(Stored data)

┄┄┄┄┄┄

### src/rtl/fetch_unit.sv
// fetch_unit: instruction fetch stage plus IF/ID pipeline register.
// Holds the PC, requests words from instruction memory, registers the
// fetched word with its PC, and handles stalls, redirects and a halt opcode.
module fetch_unit #(
   parameter int unsigned       ADDR_W   = 32,
   parameter int unsigned       INSTR_W  = 32,
   parameter logic [ADDR_W-1:0] RESET_PC = '0,
   parameter int unsigned       PC_STEP  = 4
) (
   input  logic               clk,
   input  logic               rst,
   output logic               imem_req,
   output logic [ADDR_W-1:0]  imem_addr,
   input  logic               imem_ready,
   input  logic [INSTR_W-1:0] imem_rdata,
   input  logic               stall,
   input  logic               redirect_valid,
   input  logic [ADDR_W-1:0]  redirect_pc,
   output logic               id_valid,
   output logic [INSTR_W-1:0] id_instr,
   output logic [ADDR_W-1:0]  id_pc,
   output logic [ADDR_W-1:0]  id_pc_next,
   output logic [1:0]         instruction_type,
   output logic [4:0]         func,
   output logic               halt
);

   localparam logic [ADDR_W-1:0] STEP = ADDR_W'(PC_STEP);

   typedef enum logic [1:0] {
      IDLE,
      REQ,
      HALTED
   } state_t;

   state_t               state, state_nx;
   logic [ADDR_W-1:0]    pc, pc_nx;
   logic                 id_valid_nx;
   logic [INSTR_W-1:0]   id_instr_nx;
   logic [ADDR_W-1:0]    id_pc_nx;
   logic                 halt_nx;
   logic                 halt_word;

   assign halt_word = (imem_rdata[31:30] == 2'b11);

   // State register, PC and IF/ID register; async reset to the idle image.
   always_ff @(posedge clk or posedge rst) begin
      if (rst) begin
         state    <= IDLE;
         pc       <= RESET_PC;
         id_valid <= 1'b0;
         id_instr <= '0;
         id_pc    <= '0;
         halt     <= 1'b0;
      end else begin
         state    <= state_nx;
         pc       <= pc_nx;
         id_valid <= id_valid_nx;
         id_instr <= id_instr_nx;
         id_pc    <= id_pc_nx;
         halt     <= halt_nx;
      end
   end

   // Next-state logic: redirect > stall > halt word > fetch > bubble while in REQ.
   always_comb begin
      state_nx    = state;
      pc_nx       = pc;
      id_valid_nx = id_valid;
      id_instr_nx = id_instr;
      id_pc_nx    = id_pc;
      halt_nx     = halt;
      case (state)
         IDLE: begin
            state_nx = REQ;
         end
         REQ: begin
            if (redirect_valid) begin
               pc_nx       = redirect_pc;
               id_valid_nx = 1'b0;
               id_instr_nx = '0;
            end else if (stall) begin
               // hold everything; the same address is presented again
            end else if (imem_ready && halt_word) begin
               state_nx    = HALTED;
               halt_nx     = 1'b1;
               id_valid_nx = 1'b0;
               id_instr_nx = '0;
            end else if (imem_ready) begin
               id_instr_nx = imem_rdata;
               id_pc_nx    = pc;
               id_valid_nx = 1'b1;
               pc_nx       = pc + STEP;
            end else begin
               id_valid_nx = 1'b0;
               id_instr_nx = '0;
            end
         end
         HALTED: begin
            if (redirect_valid) begin
               pc_nx    = redirect_pc;
               halt_nx  = 1'b0;
               state_nx = REQ;
            end
         end
         default: begin
            state_nx = IDLE;
         end
      endcase
   end

   assign imem_req         = (state == REQ);
   assign imem_addr        = pc;
   assign id_pc_next       = id_pc + STEP;
   assign instruction_type = id_instr[31:30];
   assign func             = id_instr[29:25];

endmodule

### config.mk
export PLATFORM = sky130hd
export DESIGN_NAME = fetch_unit
export DESIGN_NICKNAME = d
export VERILOG_FILES = /design/src/rtl/fetch_unit.sv
export SDC_FILE = /design/constraint.sdc
export NUM_CORES = 1
export LEC_CHECK = 0
export ABC_CLOCK_PERIOD_IN_PS = 3290
export BUFFER_PORTS_ARGS = -buffer_cell sky130_fd_sc_hd__buf_2
export CAP_MARGIN = 25
export CORE_UTILIZATION = 49
export DETAILED_ROUTE_END_ITERATION = 8
export GPL_TIMING_DRIVEN = 0
export PLACE_DENSITY_LB_ADDON = 0.3
export SLEW_MARGIN = 20
export SYNTH_ARGS = -nofsm -noshare
export SYNTH_HDL_FRONTEND = slang
export SYNTH_SLANG_ARGS = --single-unit
### constraint.sdc
create_clock -name clk -period 3.29 [get_ports clk]
set_clock_uncertainty 0.1 [all_clocks]
set_input_delay 0.329 -clock clk [delete_from_list [all_inputs] [get_ports clk]]
set_output_delay 0.329 -clock clk [all_outputs]
set_load 0.03 [all_outputs]
After elaboration in Yosys (flattened, before gate mapping)
Cells that the tools add are included.
{"block": "classes", "add_sub_neg": 2, "multipliers": 0, "div_mod_pow": 0, "order_cmp": 0, "n_eq_ne": 11, "shift": 0, "n_mux": 24, "n_bitwise": 3, "reduce_logical": 8}
{"operator": "two-way mux 32 bit", "count": 9}
{"operator": "adder 32 x 3 -> 32 bit, second input constant", "count": 2}
{"operator": "case mux 32 bit (2 select lines)", "count": 1}
{"operator": "AND reduction 5 bit", "count": 3}
{"operator": "two-way mux 1 bit", "count": 8}
{"operator": "two-way mux 2 bit", "count": 4}
{"operator": "!= test 2 bit, second input constant", "count": 3}
{"operator": "case mux 2 bit (3 select lines)", "count": 1}
{"operator": "== test 2 bit, second input constant", "count": 2}
{"operator": "!= test 2 x 1 -> 1 bit, second input constant", "count": 2}
{"operator": "AND reduction 4 bit", "count": 1}
{"operator": "!= test 3 x 1 -> 1 bit, second input constant", "count": 1}
{"operator": "!= test 3 x 2 -> 1 bit, second input constant", "count": 1}
{"operator": "!= test 3 bit, second input constant", "count": 1}
{"operator": "NOT 1 bit", "count": 3}
{"operator": "== test 2 x 1 -> 1 bit, second input constant", "count": 1}
{"operator": "logical NOT 2 bit", "count": 1}
{"operator": "case mux 1 bit (2 select lines)", "count": 1}
{"operator": "AND reduction 2 bit", "count": 1}
{"operator": "nonzero test 2 bit", "count": 1}
{"operator": "logical AND 1 bit", "count": 1}
{"block": "word_totals", "reg_bits": 100, "latch_bits": 0, "mem_bits_rw": 0, "romBits": 0, "input_bits": 69, "output_inout_bits": 138, "wordCells": 54, "n_memories": 0}

Logic depth before layout (Yosys ltp)
Gate-level depths: netlist of the first run.
{"block": "depth", "word_depth": 6, "mapped_depth": 8, "ltp_nobuf": 7}

Least setup slack after synthesis of the first run
Ideal clock, no wire load.
{"block": "synth_path", "path_type": "register to output", "from": "reg id_pc[10]", "to": "out id_pc_next[31]", "t_arrival_ns": 2.152, "t_required_ns": 2.861, "path_slack_ns": 0.709, "path_stages_with_launch": 7, "path_buffers": 1, "cell_sequence": "dfrtp_1 and4_1 and3_1 buf_2 nand4_1 nor4_1 xor2_1"}
{"block": "synth_between", "elab_chain_cells": 1}
{"element": "start, declared", "line_no": "21", "text": "output logic [ADDR_W-1:0] id_pc,"}
{"element": "start signal, assigned", "line_no": "60", "text": "id_pc <= id_pc_nx;"}
{"element": "adder 32 x 3 -> 32 bit", "line_no": "114", "text": "assign id_pc_next = id_pc + STEP;"}
{"element": "end, declared", "line_no": "22", "text": "output logic [ADDR_W-1:0] id_pc_next,"}
No other way between the ends.

Final worst setup path of the first run
Ends and elaborated chain as after synthesis.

┄┄┄┄┄┄

Among the lines above, please find those with "constraint" and copy them.

export SDC_FILE = /design/constraint.sdc
### constraint.sdc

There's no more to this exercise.